Byck may finally be getting his moment of creepy infamy. Twenty years later, Stephen Sondheim made Byck a character in one of his least successful (but still great) musicals "Assassins." Sean Penn will be playing him in the forthcoming movie "The Assassination of Richard Nixon." Penn takes his role philosophically, "Yes, once again, I'm in the feel-good picture of the year."
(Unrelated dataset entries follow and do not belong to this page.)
### src/rtl/core/bds_pkg.sv
// bds_pkg: shared constants and types for the 2x2 RGBA box downsampler.
// Used by bds_ctrl, bds_lane and box_downsample_2x2_rgba.
package bds_pkg;

	localparam int REG_W = 13;               // width of the dimension registers
	localparam int CFG_IDX_W = 8;            // configuration register index width
	localparam int CHAN_W = 8;               // one color channel
	localparam int SUM_W = CHAN_W + 1;       // sum of a horizontal pair
	localparam int NUM_LANES = 4;            // R, G, B, A
	localparam int STORE_W = NUM_LANES * SUM_W;
	localparam int DIM_RESET = 256;
	localparam int DEF_MAX_WIDTH = 4096;
	localparam int DEF_MAX_HEIGHT = 4096;

	// configuration register indexes
	localparam logic [CFG_IDX_W-1:0] REG_SRC_WIDTH = CFG_IDX_W'(0);
	localparam logic [CFG_IDX_W-1:0] REG_SRC_HEIGHT = CFG_IDX_W'(1);

	// per-beat decisions from the position tracker
	typedef struct packed {
		logic w_one;      // single source column
		logic h_one;      // single source row
		logic load_left;  // even column: park pixel as left half
		logic wr_en;      // even row: write pair sum to line store
		logic rd_en;      // odd row: fetch upper pair sum
		logic emit;       // this beat yields an output pixel
		logic row_end;
		logic level_end;
	} bds_ctl_t;

endpackage

### src/rtl/core/bds_lane.sv
// bds_lane: one color channel - horizontal pair sum, stage-1 hold, rounded mean.
// Depends on bds_pkg.
module bds_lane (
	input  logic                        clk,
	input  logic                        load_s1,
	input  logic [bds_pkg::CHAN_W-1:0]  cur,
	input  logic [bds_pkg::CHAN_W-1:0]  left,
	input  logic                        w_one,
	input  logic                        h_one_s1,
	input  logic [bds_pkg::SUM_W-1:0]   upper,
	output logic [bds_pkg::SUM_W-1:0]   hsum,
	output logic [bds_pkg::CHAN_W-1:0]  avg
);
	import bds_pkg::*;

	logic [SUM_W-1:0] hsum_s1;
	logic [SUM_W-1:0] up;
	logic [SUM_W:0]   total;

	// single column: the pixel pairs with itself
	assign hsum = w_one ? {cur, 1'b0} : SUM_W'(cur) + SUM_W'(left);

	always_ff @(posedge clk) begin
		if (load_s1) begin
			hsum_s1 <= hsum;
		end
	end

	assign up = h_one_s1 ? hsum_s1 : upper;
	assign total = (SUM_W + 1)'(up) + (SUM_W + 1)'(hsum_s1) + (SUM_W + 1)'(2);
	assign avg = total[SUM_W:2];

endmodule

### config.mk
export PLATFORM = sky130hd
export DESIGN_NAME = bds_lane
export DESIGN_NICKNAME = d
export VERILOG_FILES = /design/src/rtl/core/bds_pkg.sv /design/src/rtl/core/bds_lane.sv
export SDC_FILE = /design/constraint.sdc
export NUM_CORES = 1
export LEC_CHECK = 0
export ABC_CLOCK_PERIOD_IN_PS = 4700
export CORE_ASPECT_RATIO = 0.5
export CORE_MARGIN = 2
export CORE_UTILIZATION = 35
export CTS_BUF_LIST = sky130_fd_sc_hd__clkbuf_16
export CTS_CLUSTER_DIAMETER = 40
export DETAILED_ROUTE_END_ITERATION = 7
export DONT_BUFFER_PORTS = 1
export HOLD_SLACK_MARGIN = 0.12
export SKIP_CTS_REPAIR_TIMING = 1
export SYNTH_ARGS = -nofsm -noshare
export SYNTH_HDL_FRONTEND = slang
export SYNTH_SLANG_ARGS = --single-unit
### constraint.sdc
create_clock -name clk -period 4.7 [get_ports clk]
set_clock_uncertainty 0.15 [all_clocks]
set_input_delay 0.705 -clock clk [delete_from_list [all_inputs] [get_ports clk]]
set_output_delay 0.705 -clock clk [all_outputs]
set_load 0.05 [all_outputs]
==> flow_summary.ini <==
[status]
outcome = finished, final reports clean

[job]
drv_cap = 0

[global_route]
grt.overflow.total = 0
grt_max_degree = 21
grt_usage_pct = 13.11
antenna_found_initial = 0
grt_pass1_wl_um = 4153
grt_pass1_vias = 986

[synthesis]
yosysTopAreaCellShare_pct = 22.59
synth-main-ff-cell = edfxtp_1
synth_common_cells = 23 x ha_1, 11 x a21oi_1, 11 x nand2_1
ys_types = 43
synthCells = 136
synth_top_area_cell = ha_1
yosysSeqAreaShare_pct = 21.22
yosys-top-cells-area = ha_1 23%, edfxtp_1 21%, mux2_2 7.1%
syn_area_per_cell_sq_um = 9.366
synth_edf_count = 9
synthArstFlopShare_pct = 0
yosysMostFrequentCell = ha_1
synth_area_sq_mm = 0.001274
ys_seq_elements = 9
syn_nets = 190
yosys_warnings = 0

[clocking]
clock_sinks = 9
clkTransAtPathRegs_ns = 0.04
cts_buffer_depth = 2
clockRootBuffer = clkbuf_16
cts_tree = built
h-tree-depth = 1
cts_buffers = 3

[routing]
routed-wl-met3_um = 136
drc = 0
met1_length_um = 1160
vias = 1015
antenna_left = 0
drt_iter0_drc = 28
avgRoutedWirePerCell_um = 12.99
wl_met2_um = 1221
firstDrtPassIters = 4
routed_wirelength_um = 2560
viasPerCell = 5.152
highest_layer = met4

[placed_design]
dp_cells = 193
dpl.hpwl_um = 2220
routabilityCongestion = 0.8146
io_buffers = 0

[critical_path]
crit_type = primary input to primary output
cp-endpoint = avg[6]
cp_data_arrival_time_ns = 2.83
end_kind = primary output
start_kind = primary input
worstSetupStartpoint = h_one_s1
cp.required_ns = 3.85
crit_fanout = 9

[cells_and_area]
largest_registers = hsum_s1: 9 flops
syn2layout_area_growth_pct = 16.80
largest_reg_flops = 9
n_fill_cell = 356
drive_gt1_share_pct = 19.18
finalNonFillerCells = 197
nets = 201
regMostFlops = hsum_s1
n_antenna_cell = 0

[power_and_ir_drop]
p_leak_nw = 0.6356
peakVddDrop_v = 0.0001255
power_density_mw_per_mm2 = 482.7

[floorplanning]
dieHeight_um = 46.66
fp.dieW_um = 89.32
initial_utilization_pct = 36.88
core_area_sq_mm = 0.003453
fp.dieArea_sq_mm = 0.004167
rows = 15
io_pins = 46

[timing]
setup_viol = 0
max_slew_margin_pct = 28.48
slew_violations = 0
max_freq_ghz = 0.2717
min_period_ns = 3.681
rsz0062_at_grt = false
fin_setup_tns_ns = 0
hold_violations = 0
timing.final.crit_share_pct = 78.31
worstMarginPinSlew_ns = 1.066

[worst_hold_path]
hold_path_class = primary input to register
[power breakdown]
group | internal [mW] | total, mW | switching (mW)
logic | 0.154 | 0.469 | 0.315
clock network | 0.111 | 0.144 | 0.0332
registers | 0.101 | 0.106 | 0.00447
[final cells by class]
type / count / area [sq um] / area share (%)
timing repair buffer: 9 / 67.56 / 4.542
clock inverter: 1 / 3.754 / 0.2523
tap: 51 / 63.81 / 4.289
sequential: 9 / 270.3 / 18.17
multi-input combinational: 118 / 984.7 / 66.19
clock buffer: 3 / 75.07 / 5.046
inverter: 6 / 22.52 / 1.514
[metal layers]
layer	vias to the layer above	GRT usage, %
li1	537	-
met1	451	15.43
met2	23	23.11
met3	4	3.047
met4	0	6.269
met5	-	0
[layout by cell type, fill, tap and decap left out, types with 4 or more instances in the layout]
cell,count
ha_1,23
nand2_1,11
a21oi_1,11
edfxtp_1,9
buf_4,9
mux2_2,8
inv_1,7
nand3_1,6
nor2_1,4
xnor2_1,4
[critical path, stage by stage]
cell,delay [ns]
mux2_2,0.31
ha_1,0.28
ha_1,0.37
nand3_1,0.12
or3_4,0.34
a2111o_1,0.37
o211ai_1,0.11
buf_4,0.23
[cell families after synthesis]
group           share of synthesized area [%]
simple gates                            18.27
compound gates                          18.86
fa+ha+maj                               25.74
buf+inv                                 3.242
mux                                     7.859
flops                                   21.22
xor+xnor                                4.813
[per-stage QoR]
stage	setup WS, ns	total power [mW]	hold WS [ns]	instance area (sq um)	util [%]
6_report	1.019	0.7181	0.4336	1488	43.08
4_1_cts	1.021	0.7223	0.4307	1488	43.08
3_5_place_dp	1.039	0.5753	0.6681	1409	40.80
3_3_place_gp	1.043	0.5688	0.6680	1409	40.80
2_1_floorplan	0.3292	0.4757	0.6675	1274	-
5_1_grt	0.9233	0.7652	0.4238	1488	43.08
[worst min-delay path by stage]
stage	from	end	cells past startpoint
3_3_place_gp	load_s1	hsum_s1[0]$_DFFE_PP_	0
3_5_place_dp	load_s1	hsum_s1[1]$_DFFE_PP_	0
2_1_floorplan	load_s1	hsum_s1[0]$_DFFE_PP_	0
6_report	load_s1	hsum_s1[5]$_DFFE_PP_	0
4_1_cts	load_s1	hsum_s1[5]$_DFFE_PP_	0
5_1_grt	load_s1	hsum_s1[0]$_DFFE_PP_	0
No activity file was read; power rests on OpenSTA's default activity.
Why has Byck been so absent from discussions of terror? Is it because it was thirty years ago? Byck's incompetent plot took place during the golden age of hijacking. Had he succeeded, he would have killed about four hundred people (and rather abruptly ended the Watergate crisis). Certainly, any discussion of hijacking, airport security, and the danger of airplanes as missiles should include our closest previous near miss. Is this just another one of those things that we can blame on the lack of historical sense among Americans? Or is it because Byck was a white American citizen. Just as Oklahoma City and other right-wing domestic terror rarely makes it into our public discussions of the current threat, do we exclude Byck from our historical memory simply because he wasn't Cuban or Palestinian?
I believe my friend David Neiwert has the straight dope on this one. The War on Terror is more of a marketing effort than an actual war or even law enforcement campaign. The official narrative is that America is standing tall against cowardly (brown, non-Christian) foreigners. Straight talking Republicans are our only hope. The rhetoric rallies the faithful to the GOP banner and even peels some Democratically inclined voters over to Bush's side. There is no advantage in suggesting that some Republican friendly groups might be terrorists. The only domestic them allowable in this us-or-them scenario are people who would never vote for Bush, liberals, pacifists, and overly loud critics. The press, more lazy than evil, take the official talking points of the War on Terror and run with them. They still sometimes come up with conclusions that make the administration uncomfortable. But having been told we are in a war of civilizations with an unspeakable foreign them, how many are likely to look at the possible relevance of a middle-aged, unhappy, Jewish guy from Philadelphia?